Connecting the microscopic depolarizing origin of samples with macroscopic measures of the Indices of Polarimetric Purity

In this work we show how a specific set of three depolarizing observables, the Indices of Polarimetric Purity (IPP), P₁, P₂ and P₃, are ideal metrics to study the depolarization characteristic of media. We simulate different depolarizing scenarios, based on different depolarizing origins, and we study the corresponding IPP values. The simulations are based on the incoherent addition of multiple elemental polarizing elements, as ideal polarizers and/or retarders with different specific characteristics (orientation, retardance, transmittance, etc.). Further depolarizing scenarios are also studied by including the effect of ideal depolarizers. We show for the first time how by analyzing depolarizing systems through IPP we unravel two different depolarizing origins: isotropic and anisotropic depolarization, with meaningful physical interpretation. The former, isotropic depolarization is related to pure scattering processes, and mainly connected with P₃ observable. The later, anisotropic depolarization is originated by microscopic constituent elements showing polarimetric anisotropy (dichroic and/or birefringent elements with different characteristics) and anisotropic scattering produced by these elements, and mainly described by P₁ and P₂ observables.

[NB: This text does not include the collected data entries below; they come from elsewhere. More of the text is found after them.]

**config.mk**
```make
export PLATFORM = sky130hd
export DESIGN_NAME = dly_prog_loader
export DESIGN_NICKNAME = d
export VERILOG_FILES = /design/src/rtl/dly_prog_pkg.sv /design/src/rtl/dly_serial_ctrl.sv /design/src/rtl/dly_code_path.sv /design/src/rtl/dly_chan_gate.sv /design/src/rtl/dly_prog_loader.sv
export SDC_FILE = /design/constraint.sdc
export NUM_CORES = 1
export LEC_CHECK = 0
export ABC_AREA = 1
export BUFFER_PORTS_ARGS = -buffer_cell sky130_fd_sc_hd__buf_2
export CELL_PAD_IN_SITES_DETAIL_PLACEMENT = 2
export CELL_PAD_IN_SITES_GLOBAL_PLACEMENT = 2
export CORE_MARGIN = 2
export CORE_UTILIZATION = 33
export DETAILED_ROUTE_END_ITERATION = 12
export MAX_ROUTING_LAYER = met4
export PLACE_DENSITY = 0.92
export SYNTH_ARGS = -nofsm -noshare
export SYNTH_HDL_FRONTEND = slang
export SYNTH_SLANG_ARGS = --single-unit
export TNS_END_PERCENT = 30
```
**constraint.sdc**
```tcl
create_clock -name clk -period 5.8 [get_ports clk]
set_input_delay 1.16 -clock clk [delete_from_list [all_inputs] [get_ports clk]]
set_output_delay 1.16 -clock clk [all_outputs]
set_load 0.005 [all_outputs]
```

Both effects can be simultaneously observed in real samples and give us information of the processes that give rise to depolarization in light-matter interactions. The simulated results are experimentally validated by analyzing the depolarizing behavior, in terms of IPP, of diverse real samples with easy physical interpretation, and direct connection with simulations. The present study could be of interest in multiple scenarios, to further understand the depolarizing response of samples, and it can be of special interest for the study of biological tissues and pathologies, as they present important depolarizing behavior.